I'M all in favour of our Muslim friends, or anyone for that matter, being allowed to have multiple wives, with one proviso: what's sauce for the goose should be sauce for the gander.

Stay with me on this one. If men in a community are allowed to take, say, six or seven wives, each one presumably younger, more fecund and beautiful than the last (wait a minute, you, you and you: swap places with her), then that will presumably lead to an excess of unmarried blokes.

This surplus of fellows could be soaked up by women of unusual, er, appetites being permitted to marry more than one bloke, each one younger and more studly than the last (darling, have you seen my Viagra?).

I live in NSW and the state's Crimes Act 1990 (fantastic reading: I had no idea so many fun things are against the law) is quite specific about bigamy (yes, I know, and it's big o' me too, Groucho).

Anyone wanting to have more than one missus (God save us), and presumably more than one set of child support payments, first would have to knock sections 92 and 93 out of the crimes act.

Section 92 says you can't get married if you already are, (and no, I still don't care what colour the god-damned doilies are going to be), while 93 says your spouse is also a bigamist if she or he knew you were already married when you tied the knot. Bigamists really get it coming and going, don't they?

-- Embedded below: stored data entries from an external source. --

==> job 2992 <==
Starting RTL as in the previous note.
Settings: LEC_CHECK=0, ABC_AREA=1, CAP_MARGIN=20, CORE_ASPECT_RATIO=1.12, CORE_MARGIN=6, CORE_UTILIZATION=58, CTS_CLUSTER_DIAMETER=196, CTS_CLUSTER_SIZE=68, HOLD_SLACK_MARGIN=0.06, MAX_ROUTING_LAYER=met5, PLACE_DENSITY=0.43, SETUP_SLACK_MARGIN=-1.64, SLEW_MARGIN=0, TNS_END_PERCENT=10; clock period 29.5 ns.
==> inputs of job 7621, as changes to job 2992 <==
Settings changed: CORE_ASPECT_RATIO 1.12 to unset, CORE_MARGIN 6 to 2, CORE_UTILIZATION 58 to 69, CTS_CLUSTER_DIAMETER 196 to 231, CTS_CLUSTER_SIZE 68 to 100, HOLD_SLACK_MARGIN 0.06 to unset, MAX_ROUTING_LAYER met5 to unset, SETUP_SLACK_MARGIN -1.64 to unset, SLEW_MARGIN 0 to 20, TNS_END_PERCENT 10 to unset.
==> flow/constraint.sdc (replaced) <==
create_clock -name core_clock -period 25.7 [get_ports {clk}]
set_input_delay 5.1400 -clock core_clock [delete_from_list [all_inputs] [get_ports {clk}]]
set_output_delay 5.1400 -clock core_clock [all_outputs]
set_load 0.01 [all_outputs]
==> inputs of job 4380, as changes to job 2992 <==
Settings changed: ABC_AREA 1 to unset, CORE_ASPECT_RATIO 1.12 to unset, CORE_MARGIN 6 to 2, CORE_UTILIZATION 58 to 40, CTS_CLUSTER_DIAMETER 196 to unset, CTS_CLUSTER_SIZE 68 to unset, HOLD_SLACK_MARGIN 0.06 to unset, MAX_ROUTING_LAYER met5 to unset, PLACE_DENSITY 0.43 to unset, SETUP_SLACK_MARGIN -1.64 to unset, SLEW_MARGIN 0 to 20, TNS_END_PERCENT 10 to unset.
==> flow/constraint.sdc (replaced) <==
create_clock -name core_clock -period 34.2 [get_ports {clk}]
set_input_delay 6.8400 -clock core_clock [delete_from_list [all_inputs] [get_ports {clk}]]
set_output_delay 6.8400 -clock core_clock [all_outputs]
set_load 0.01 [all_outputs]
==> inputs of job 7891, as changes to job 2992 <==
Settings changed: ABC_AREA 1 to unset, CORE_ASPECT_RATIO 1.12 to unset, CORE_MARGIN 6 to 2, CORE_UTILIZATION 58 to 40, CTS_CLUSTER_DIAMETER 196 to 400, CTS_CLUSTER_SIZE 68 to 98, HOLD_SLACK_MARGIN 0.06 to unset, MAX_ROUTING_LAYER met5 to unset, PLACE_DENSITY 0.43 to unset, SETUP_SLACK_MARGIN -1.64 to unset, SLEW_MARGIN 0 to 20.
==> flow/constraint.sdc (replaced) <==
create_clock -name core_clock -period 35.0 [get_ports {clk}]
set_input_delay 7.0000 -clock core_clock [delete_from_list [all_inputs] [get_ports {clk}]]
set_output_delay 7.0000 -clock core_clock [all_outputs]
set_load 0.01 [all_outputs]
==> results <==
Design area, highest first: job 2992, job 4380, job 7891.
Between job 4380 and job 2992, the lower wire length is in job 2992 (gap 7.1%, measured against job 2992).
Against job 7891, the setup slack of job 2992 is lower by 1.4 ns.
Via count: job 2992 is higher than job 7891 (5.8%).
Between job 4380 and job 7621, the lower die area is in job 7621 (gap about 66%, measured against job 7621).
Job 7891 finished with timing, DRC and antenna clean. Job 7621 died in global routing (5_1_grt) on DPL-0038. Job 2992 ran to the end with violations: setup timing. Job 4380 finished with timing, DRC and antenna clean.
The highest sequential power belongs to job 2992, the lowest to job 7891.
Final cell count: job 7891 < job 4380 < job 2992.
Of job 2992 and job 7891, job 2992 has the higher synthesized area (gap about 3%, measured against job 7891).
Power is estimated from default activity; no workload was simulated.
==> job 5381: inputs <==
## conv_top
module conv_top (
   input  logic         clk,
   input  logic         rst,
   input  logic [511:0] image,
   input  logic [71:0]  kernel,
   output logic [287:0] conv_out,
   output logic         layer_done_out
);
clock: 5.96 ns
lec_check: 0
cap_margin: 20
core_margin: 2
core_utilization: 72
cts_cluster_diameter: 230
max_routing_layer: met4
place_density_lb_addon: 0.0
setup_slack_margin: 1.74
slew_margin: 20
tns_end_percent: 5
run.sh (not shown) runs the stock make flow with config.mk's settings and CLKGATE_MAP_FILE=.
==> inputs of job 7540, as changes to job 5381 <==
CORE_UTILIZATION = 65   (was 72)
CTS_CLUSTER_DIAMETER = not set   (was 230)
CTS_CLUSTER_SIZE = 46   (was not set)
MAX_ROUTING_LAYER = not set   (was met4)
PLACE_DENSITY = 0.6   (was not set)
PLACE_DENSITY_LB_ADDON = not set   (was 0.0)
SETUP_SLACK_MARGIN = not set   (was 1.74)
TNS_END_PERCENT = not set   (was 5)
==> flow/constraint.sdc (replaced) <==
create_clock -name core_clock -period 8.97 [get_ports {clk}]
set_input_delay 1.7940 -clock core_clock [delete_from_list [all_inputs] [get_ports {clk}]]
set_output_delay 1.7940 -clock core_clock [all_outputs]
set_load 0.01 [all_outputs]
==> inputs of job 7052, as changes to job 5381 <==
CELL_PAD_IN_SITES_DETAIL_PLACEMENT = 0   (was not set)
CORE_ASPECT_RATIO = 0.63   (was not set)
CORE_UTILIZATION = 57   (was 72)
CTS_CLUSTER_DIAMETER = not set   (was 230)
CTS_CLUSTER_SIZE = 59   (was not set)
GPL_ROUTABILITY_DRIVEN = 1   (was not set)
MAX_ROUTING_LAYER = met5   (was met4)
PLACE_DENSITY_LB_ADDON = not set   (was 0.0)
SETUP_SLACK_MARGIN = 1.1   (was 1.74)
==> flow/constraint.sdc (replaced) <==
create_clock -name core_clock -period 5.84 [get_ports {clk}]
set_input_delay 1.1680 -clock core_clock [delete_from_list [all_inputs] [get_ports {clk}]]
set_output_delay 1.1680 -clock core_clock [all_outputs]
set_load 0.01 [all_outputs]
==> flow_metrics.rpt <==
RUN METRICS
----------------------------------------------------
[Die]
  Area of the core ........................ 93200 µm²
  Effective utilization at floorplan ........................ 0.655

[Outcome]
  Layout check fault list .................... setup timing
  Result of the run ........................ finished with violations

[GRT]
  Met2 global-route usage ........................ 0.776

[Timing]
  Setup slack of the critical path after layout ........................ -1240 ps
  Number of failing setup endpoints in the final timing report ........................ 8

[CTS]
  Number of instances resized during post-cts repair ........................ 60

----------------------------------------------------
-- figures above: job 7540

Marriage isn't defined in the act, so presumably you could still go for a row of dunnies as a bigamist just by running two sheilas, or multiple blokes, in a common law, living-in-sin (you can say that again) type of arrangement.

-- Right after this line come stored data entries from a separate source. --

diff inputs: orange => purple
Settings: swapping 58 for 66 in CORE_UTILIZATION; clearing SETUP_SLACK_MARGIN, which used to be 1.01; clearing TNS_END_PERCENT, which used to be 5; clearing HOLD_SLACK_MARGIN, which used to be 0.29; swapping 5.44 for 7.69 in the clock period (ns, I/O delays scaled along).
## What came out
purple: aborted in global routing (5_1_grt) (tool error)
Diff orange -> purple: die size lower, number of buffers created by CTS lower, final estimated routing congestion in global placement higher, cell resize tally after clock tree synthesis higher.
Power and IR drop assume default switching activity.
## SUBWAY
module SUBWAY(
    clk,
    rst_n,
    in_valid,
    init,
    in0,
    in1,
    in2,
    in3,
    out_valid,
    out
);
Size: roughly 500 cells after synthesis, roughly 16 I/O pins, ~7000 µm² of cells after synthesis.
export LEC_CHECK = 0
export CAP_MARGIN = 20
export CELL_PAD_IN_SITES_DETAIL_PLACEMENT = 1
export CORE_ASPECT_RATIO = 0.5
export CORE_MARGIN = 2
export CORE_UTILIZATION = 40
export CTS_CLUSTER_DIAMETER = 239
export CTS_CLUSTER_SIZE = 98
export PLACE_DENSITY_LB_ADDON = 0.01
export SETUP_SLACK_MARGIN = 0.15
export SLEW_MARGIN = 20
export TNS_END_PERCENT = 10
create_clock -name core_clock -period 2.5 [get_ports {clk}]
run.sh (not shown) runs the stock make flow with config.mk's settings and CLKGATE_MAP_FILE=.
The baseline finished with timing, DRC and antenna clean.
Rerun with:
ABC_AREA = 1   (was default)
CAP_MARGIN = 30   (was 20)
CELL_PAD_IN_SITES_DETAIL_PLACEMENT = 2   (was 1)
CORE_ASPECT_RATIO = 0.68   (was 0.5)
CTS_CLUSTER_DIAMETER = 53   (was 239)
CTS_CLUSTER_SIZE = default   (was 98)
GPL_ROUTABILITY_DRIVEN = 1   (was default)
GPL_TIMING_DRIVEN = 0   (was default)
HOLD_SLACK_MARGIN = 0.26   (was default)
MAX_ROUTING_LAYER = met5   (was default)
PLACE_DENSITY_LB_ADDON = 0.18   (was 0.01)
SETUP_SLACK_MARGIN = default   (was 0.15)
TNS_END_PERCENT = 65   (was 10)
Now the flow ran to the end with violations: setup timing.
Utilization climbs by 0.74 points.
Final cell count rose by 33%.
Power is higher by 13%.
Rerun with:
ABC_AREA = default   (was 1)
CAP_MARGIN = 20   (was 30)
CELL_PAD_IN_SITES_DETAIL_PLACEMENT = 1   (was 2)
CORE_ASPECT_RATIO = 0.5   (was 0.68)
CORE_UTILIZATION = 44   (was 40)
CTS_CLUSTER_DIAMETER = 239   (was 53)
CTS_CLUSTER_SIZE = 98   (was default)
GPL_ROUTABILITY_DRIVEN = default   (was 1)
GPL_TIMING_DRIVEN = default   (was 0)
HOLD_SLACK_MARGIN = default   (was 0.26)
MAX_ROUTING_LAYER = default   (was met5)
PLACE_DENSITY_LB_ADDON = 0.01   (was 0.18)
SETUP_SLACK_MARGIN = -0.25   (was default)
TNS_END_PERCENT = 95   (was 65)
=> The new run completed with no timing, DRC or antenna violations; routed wire length drops by 50%; first-iteration DRC count drops by 69%; final area went down by 4.7%; area after synthesis went down by 2.9%; worst setup slack improved by 0.27 ns; global-route usage came out lower by 8.6 points; sequential share of layout area rose by 2.8 points; die area shrinks by 11%; sequential power is about the same; power went down by 11%.
Rerun with:
ABC_AREA = 1   (was default)
CELL_PAD_IN_SITES_DETAIL_PLACEMENT = 2   (was 1)
CORE_ASPECT_RATIO = 0.68   (was 0.5)
CORE_UTILIZATION = 40   (was 44)
CTS_CLUSTER_DIAMETER = default   (was 239)
CTS_CLUSTER_SIZE = default   (was 98)
GPL_ROUTABILITY_DRIVEN = 1   (was default)
GPL_TIMING_DRIVEN = 0   (was default)
HOLD_SLACK_MARGIN = 0.26   (was default)
MAX_ROUTING_LAYER = met4   (was default)
PLACE_DENSITY_LB_ADDON = 0.18   (was 0.01)
SETUP_SLACK_MARGIN = default   (was -0.25)
TNS_END_PERCENT = 65   (was 95)
Effect: The new run completed without violations. Setup slack degrades by 0.097 ns. Via count grows by 42%. Utilization came out lower by 4.4 points. Global-route usage rose by 9.1 points.
Rerun with:
CELL_PAD_IN_SITES_DETAIL_PLACEMENT = default   (was 2)
CORE_ASPECT_RATIO = default   (was 0.68)
CORE_MARGIN = 5   (was 2)
HOLD_SLACK_MARGIN = default   (was 0.26)
PLACE_DENSITY_LB_ADDON = default   (was 0.18)
TNS_END_PERCENT = 75   (was 65)
clock period = 2.6 ns   (was 2.5 ns; I/O delays follow)
Effect: Die area climbs by 8.7%. Design area does not change. Sequential share of layout area stays the same. Final cell count is about the same. Critical path depth drops by 1. Global-route usage drops by 11 points. Fmax climbs by 6.0%. Clock power stays flat. Synthesized cell count stays the same. Wire length drops by 43%. Non-clock buffer count is unchanged.
Rerun with:
ABC_AREA = default   (was 1)
CORE_MARGIN = 4   (was 5)
GPL_ROUTABILITY_DRIVEN = default   (was 1)
GPL_TIMING_DRIVEN = default   (was 0)
MAX_ROUTING_LAYER = default   (was met4)
TNS_END_PERCENT = default   (was 75)
=> The changed run completed with no timing, DRC or antenna violations. Power is lower by 6.2%. Clock power goes down by about 16%. Combinational power decreases by about 10%. Count of clock-buffer cells in the layout increases by 4.

---

Starting RTL as in the previous note.
Settings: LEC_CHECK=0, CAP_MARGIN=20, CORE_MARGIN=2, CORE_UTILIZATION=68, CTS_CLUSTER_SIZE=37, HOLD_SLACK_MARGIN=0.24, SETUP_SLACK_MARGIN=0.3, SLEW_MARGIN=20; clock period 1.29 ns.
The baseline died in clock tree synthesis, error DPL-0033.
==> next run, changes <==
- CORE_UTILIZATION: 68 -> 40
- CTS_CLUSTER_SIZE: 37 -> unset
- HOLD_SLACK_MARGIN: 0.24 -> unset
- SETUP_SLACK_MARGIN: 0.3 -> unset
- clock period: 1.29 -> 2.5 ns (I/O delays scaled with it)
Effect:
- The new run passed the timing, design-rule and antenna checks
- die size goes up by 67%
- area after synthesis stays the same
- synthesized cell count stays the same
==> next run, changes <==
- SETUP_SLACK_MARGIN: unset -> 0.65
- clock period: 2.5 -> 2.32 ns (I/O delays scaled with it)
What happened: The changed run went through all stages and came out clean; worst setup slack got worse by 0.092 ns; cell area climbs by a few percent; cell count goes up slightly; critical path depth is unchanged; via count goes up by a few percent; fmax grows by a few percent; sequential share of layout area decreases by 1.5 points; worst hold slack loses 0.0056 ns; register-to-register slack degrades by 0.09 ns; global-route usage went up by 0.72 points.
==> next run, changes <==
- CORE_UTILIZATION: 40 -> 58
- SETUP_SLACK_MARGIN: 0.65 -> unset
- TNS_END_PERCENT: unset -> 5
- clock period: 2.32 -> 1.96 ns (I/O delays scaled with it)
Outcome: Now the flow finished with setup timing left; utilization rises by 20 points; combinational power rises by about 9%; register-to-register slack loses 0.30 ns; routed wire length came out lower by 1.8%; worst setup slack loses 0.30 ns; final area went down by 2.7%; first-iteration DRC count rose by 45%; via count goes down by 1.5%; power grows by 13%; final cell count drops by 11%; clock-buffer cell count went up by 6.
==> next run, changes <==
- ABC_AREA: unset -> 1
- CORE_UTILIZATION: 58 -> 71
- TNS_END_PERCENT: 5 -> unset
- clock period: 1.96 -> 1.73 ns (I/O delays scaled with it)
Result: The changed run finished with setup timing left. Via count climbs by 34%. Power climbs by 19%. Count of clock-buffer cells in the layout climbs by 2. Die area drops by 15%. Worst setup slack degrades by 0.12 ns. Critical path depth climbs by 4. Routed wire length climbs by 31%. Synthesized area climbs by 3.0%.
==> next run, changes <==
- ABC_AREA: 1 -> unset
- CORE_UTILIZATION: 71 -> 40
- clock period: 1.73 -> 2.32 ns (I/O delays scaled with it)
What happened: This time the run went through all stages and came out clean; routed wire length decreases by 22%; via count is lower by 25%; total power shrinks by 29%; clock skew went up by 0.0042 ns; count of clock-buffer cells in the layout fell by 10.

---

Setup of v19:
SUBWAY again, from the RTL that the note above started with.
clock: 1.78 ns
lec_check: 0
abc_area: 1
cap_margin: 35
cell_pad_in_sites_global_placement: 0
core_aspect_ratio: 1.96
core_margin: 2
core_utilization: 30
cts_cluster_diameter: 394
cts_cluster_size: 98
hold_slack_margin: 0.02
max_routing_layer: met5
place_density_lb_addon: 0.1
setup_slack_margin: -0.18
slew_margin: 20
tns_end_percent: 15
v19 -> stages 100% | layout checks FAIL | negative setup slack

Leaving all that aside, we all know that one characteristic of missuses around the world have is that they have built-in lying-on-the-lounge detectors. You only have to make full spinal contact with the lounge and her sensors are tripped.

"What do you think you're doing," the missus screams. "You still haven't done X." Where X is paint the bathroom, solve the Middle East crisis, teach the kids to speak Swahili, buy her a diamond bracelet, move the house an inch to the left or rotate the tyres on the Mars probe.

Now, I've been studying the Koran and apparently there is no bar to women having multiple hubbies, so you go for it, girls.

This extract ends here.